Key Results & Contributions:
- Dropout Prediction: The GA+LSTM model achieved high accuracy, notably improving upon previous work by Manrique et al. (1903.10210) by 2.45% (reaching 97.65% accuracy) on the ARQ dataset. Performance varied slightly across datasets (ADM, ARQ, CSI), with feature selection identifying optimal subsets for each. Some instability (multiple descent) was observed during training loss, potentially due to dataset characteristics or hyperparameter choices (like high dropout rate).
- Systematic Review: A comprehensive review identified how Semantic Web and NLP technologies are used in CS curriculum analysis, highlighting limitations in existing similarity measures and inspiring the prerequisite identification approach.
- Course Similarity: Heatmaps visualized similarity scores between ANU COMP courses. Foundational courses (e.g., COMP1110) showed higher average similarity within their level, while similarity decreased and differentiation increased at higher levels (2000, 3000, 4000), reflecting specialization.
- Prerequisite Identification: Applied to three related ANU courses (COMP1100, COMP1110, COMP2100), the SemRefD analysis confirmed strong prerequisite relationships (COMP1100 -> COMP2100, COMP1110 -> COMP2100) and a weaker, more parallel relationship between COMP1100 and COMP1110, aligning with typical curriculum structure.
Practical Implications & Future Work:
The developed techniques offer practical applications for HEIs:
- Early Intervention: The dropout prediction model can identify at-risk students early, allowing for timely support.
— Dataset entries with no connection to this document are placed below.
==> src/rtl/chan_scan_pkg.sv <==
`timescale 1ns/1ps
package chan_scan_pkg;

   // control word layout
   localparam int CFG_W      = 16;
   localparam int FIELD_W    = 3;
   localparam int FIRST_LSB  = 8;
   localparam int LAST_LSB   = 11;
   localparam int MODE_BIT   = 6;
   localparam int TRIG_LSB   = 4;

   typedef enum logic [1:0] {
      TRG_SOFT  = 2'd0,
      TRG_TIMER = 2'd1,
      TRG_RSVD  = 2'd2,
      TRG_PIN   = 2'd3
   } trig_src_e;

   typedef enum logic {
      MODE_ONCE = 1'b0,
      MODE_LOOP = 1'b1
   } run_mode_e;

endpackage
- Curriculum Analysis & Design: Similarity and prerequisite identification tools can help analyze existing curricula, ensure logical sequencing, identify overlaps or gaps, and inform redesign efforts.
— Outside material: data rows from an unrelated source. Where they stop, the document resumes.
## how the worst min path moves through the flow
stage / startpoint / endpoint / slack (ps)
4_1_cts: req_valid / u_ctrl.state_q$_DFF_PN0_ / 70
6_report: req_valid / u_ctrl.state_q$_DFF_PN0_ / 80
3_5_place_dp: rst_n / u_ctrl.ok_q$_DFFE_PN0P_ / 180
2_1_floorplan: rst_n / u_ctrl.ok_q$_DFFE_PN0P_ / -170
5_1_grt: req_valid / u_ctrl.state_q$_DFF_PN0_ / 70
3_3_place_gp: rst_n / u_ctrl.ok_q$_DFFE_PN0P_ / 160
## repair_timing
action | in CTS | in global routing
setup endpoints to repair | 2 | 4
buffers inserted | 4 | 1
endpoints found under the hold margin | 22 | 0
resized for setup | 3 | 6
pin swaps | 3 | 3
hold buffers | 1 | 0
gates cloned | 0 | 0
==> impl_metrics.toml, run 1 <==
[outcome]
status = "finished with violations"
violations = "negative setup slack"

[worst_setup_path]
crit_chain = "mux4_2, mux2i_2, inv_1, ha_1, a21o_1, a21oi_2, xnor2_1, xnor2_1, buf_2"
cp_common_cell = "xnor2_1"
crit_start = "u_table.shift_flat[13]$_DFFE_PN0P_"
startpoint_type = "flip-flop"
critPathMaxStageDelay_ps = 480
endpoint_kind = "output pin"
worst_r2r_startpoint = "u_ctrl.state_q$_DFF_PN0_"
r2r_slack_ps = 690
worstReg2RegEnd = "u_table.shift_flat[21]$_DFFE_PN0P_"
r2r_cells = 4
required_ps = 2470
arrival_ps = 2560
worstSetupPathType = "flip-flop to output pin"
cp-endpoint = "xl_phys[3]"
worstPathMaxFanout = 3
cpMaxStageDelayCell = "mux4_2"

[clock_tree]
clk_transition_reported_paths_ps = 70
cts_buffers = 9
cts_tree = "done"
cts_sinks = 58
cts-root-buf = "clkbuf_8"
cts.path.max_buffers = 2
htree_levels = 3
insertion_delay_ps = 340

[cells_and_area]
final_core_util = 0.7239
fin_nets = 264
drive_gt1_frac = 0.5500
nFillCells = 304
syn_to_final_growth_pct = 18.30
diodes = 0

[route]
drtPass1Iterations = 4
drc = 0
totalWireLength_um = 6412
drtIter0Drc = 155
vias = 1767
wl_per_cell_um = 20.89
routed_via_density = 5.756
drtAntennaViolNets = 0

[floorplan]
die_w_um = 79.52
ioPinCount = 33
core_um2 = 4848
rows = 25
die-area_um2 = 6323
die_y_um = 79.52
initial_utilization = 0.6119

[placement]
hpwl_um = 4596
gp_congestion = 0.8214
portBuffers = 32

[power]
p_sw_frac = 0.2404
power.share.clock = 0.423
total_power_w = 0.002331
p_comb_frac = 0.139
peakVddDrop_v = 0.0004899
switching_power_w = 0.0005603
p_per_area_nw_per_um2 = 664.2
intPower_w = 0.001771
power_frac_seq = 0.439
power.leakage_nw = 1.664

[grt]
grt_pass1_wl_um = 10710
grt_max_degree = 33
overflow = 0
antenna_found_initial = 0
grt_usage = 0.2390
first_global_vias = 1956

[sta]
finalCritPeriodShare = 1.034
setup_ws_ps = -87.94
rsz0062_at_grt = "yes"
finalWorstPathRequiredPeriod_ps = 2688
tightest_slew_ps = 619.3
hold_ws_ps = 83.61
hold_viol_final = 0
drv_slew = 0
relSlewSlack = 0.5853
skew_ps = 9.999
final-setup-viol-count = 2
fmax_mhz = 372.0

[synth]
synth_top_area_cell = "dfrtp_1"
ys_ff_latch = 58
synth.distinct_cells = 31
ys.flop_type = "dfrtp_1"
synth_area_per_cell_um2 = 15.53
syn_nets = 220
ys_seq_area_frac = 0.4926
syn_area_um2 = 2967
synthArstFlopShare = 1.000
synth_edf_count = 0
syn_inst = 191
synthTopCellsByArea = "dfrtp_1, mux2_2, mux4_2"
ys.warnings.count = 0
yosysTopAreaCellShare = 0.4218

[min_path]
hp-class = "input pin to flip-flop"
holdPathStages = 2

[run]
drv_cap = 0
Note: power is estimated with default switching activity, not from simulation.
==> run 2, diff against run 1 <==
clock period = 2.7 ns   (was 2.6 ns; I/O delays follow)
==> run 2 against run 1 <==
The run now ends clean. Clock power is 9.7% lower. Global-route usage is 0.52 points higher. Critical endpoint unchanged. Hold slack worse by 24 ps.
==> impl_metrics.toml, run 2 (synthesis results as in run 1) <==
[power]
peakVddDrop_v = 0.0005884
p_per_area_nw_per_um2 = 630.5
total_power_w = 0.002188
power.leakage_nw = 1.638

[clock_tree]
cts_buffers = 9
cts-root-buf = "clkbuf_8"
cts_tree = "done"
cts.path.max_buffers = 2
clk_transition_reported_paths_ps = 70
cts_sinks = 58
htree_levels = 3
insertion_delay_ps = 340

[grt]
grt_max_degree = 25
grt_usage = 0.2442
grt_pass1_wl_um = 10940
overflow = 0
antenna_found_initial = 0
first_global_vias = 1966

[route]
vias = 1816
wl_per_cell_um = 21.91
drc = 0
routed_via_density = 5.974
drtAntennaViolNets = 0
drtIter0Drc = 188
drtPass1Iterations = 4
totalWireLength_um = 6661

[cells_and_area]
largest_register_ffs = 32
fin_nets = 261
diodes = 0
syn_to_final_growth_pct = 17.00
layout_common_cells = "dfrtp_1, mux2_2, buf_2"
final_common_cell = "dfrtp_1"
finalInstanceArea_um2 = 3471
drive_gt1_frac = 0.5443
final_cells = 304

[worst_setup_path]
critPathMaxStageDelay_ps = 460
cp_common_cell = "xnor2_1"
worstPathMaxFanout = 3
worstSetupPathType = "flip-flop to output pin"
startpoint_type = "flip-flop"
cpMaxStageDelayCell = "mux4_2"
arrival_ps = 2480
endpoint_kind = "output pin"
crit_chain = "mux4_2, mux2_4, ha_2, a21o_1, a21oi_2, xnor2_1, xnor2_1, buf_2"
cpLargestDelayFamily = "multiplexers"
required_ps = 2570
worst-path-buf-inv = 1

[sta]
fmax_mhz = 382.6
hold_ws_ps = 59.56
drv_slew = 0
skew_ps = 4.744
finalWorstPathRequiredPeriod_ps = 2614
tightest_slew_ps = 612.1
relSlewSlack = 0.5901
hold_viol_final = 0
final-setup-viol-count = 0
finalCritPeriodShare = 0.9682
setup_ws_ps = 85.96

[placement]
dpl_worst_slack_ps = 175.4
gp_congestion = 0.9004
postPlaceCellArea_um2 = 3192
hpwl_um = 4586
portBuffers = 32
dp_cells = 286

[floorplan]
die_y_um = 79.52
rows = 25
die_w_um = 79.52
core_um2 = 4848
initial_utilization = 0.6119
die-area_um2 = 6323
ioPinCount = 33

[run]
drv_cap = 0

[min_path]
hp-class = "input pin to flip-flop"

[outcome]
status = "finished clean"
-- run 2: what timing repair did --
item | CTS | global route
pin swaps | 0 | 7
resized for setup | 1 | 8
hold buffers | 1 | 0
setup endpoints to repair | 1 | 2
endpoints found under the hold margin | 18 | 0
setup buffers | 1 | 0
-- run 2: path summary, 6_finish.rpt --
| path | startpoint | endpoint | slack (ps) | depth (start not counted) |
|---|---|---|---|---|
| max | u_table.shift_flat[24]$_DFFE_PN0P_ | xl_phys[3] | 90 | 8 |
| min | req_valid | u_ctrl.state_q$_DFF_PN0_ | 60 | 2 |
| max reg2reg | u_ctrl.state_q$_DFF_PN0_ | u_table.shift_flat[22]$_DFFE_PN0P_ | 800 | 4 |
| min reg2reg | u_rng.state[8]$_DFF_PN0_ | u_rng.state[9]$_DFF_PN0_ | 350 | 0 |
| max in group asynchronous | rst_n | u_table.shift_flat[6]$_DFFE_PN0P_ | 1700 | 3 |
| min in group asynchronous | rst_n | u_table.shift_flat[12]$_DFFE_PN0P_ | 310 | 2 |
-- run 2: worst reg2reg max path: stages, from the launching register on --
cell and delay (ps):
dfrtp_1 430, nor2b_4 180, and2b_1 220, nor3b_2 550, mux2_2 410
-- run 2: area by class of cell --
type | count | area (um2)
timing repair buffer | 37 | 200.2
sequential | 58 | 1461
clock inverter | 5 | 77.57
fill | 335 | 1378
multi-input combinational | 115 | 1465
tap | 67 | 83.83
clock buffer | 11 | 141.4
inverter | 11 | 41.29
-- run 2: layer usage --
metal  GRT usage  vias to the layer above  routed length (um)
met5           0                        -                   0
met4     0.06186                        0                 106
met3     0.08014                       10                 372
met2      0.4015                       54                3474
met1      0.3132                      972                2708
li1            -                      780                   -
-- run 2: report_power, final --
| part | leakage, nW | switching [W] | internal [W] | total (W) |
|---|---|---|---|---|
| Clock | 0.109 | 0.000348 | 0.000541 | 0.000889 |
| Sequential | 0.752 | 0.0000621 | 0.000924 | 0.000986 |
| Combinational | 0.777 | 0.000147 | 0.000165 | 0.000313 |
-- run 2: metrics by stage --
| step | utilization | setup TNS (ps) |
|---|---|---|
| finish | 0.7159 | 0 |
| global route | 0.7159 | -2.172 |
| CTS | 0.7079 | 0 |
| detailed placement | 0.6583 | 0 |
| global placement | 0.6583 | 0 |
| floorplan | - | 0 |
- Student Advising: These tools can aid advisors in guiding students through course selection.
- Recommendation Systems: Combining semantic analysis and student performance data could power course recommendation systems.
Future work includes refining the LSTM model (e.g., using dynamic time steps), using more balanced datasets for dropout prediction, and further developing tools for curriculum analysis and student support.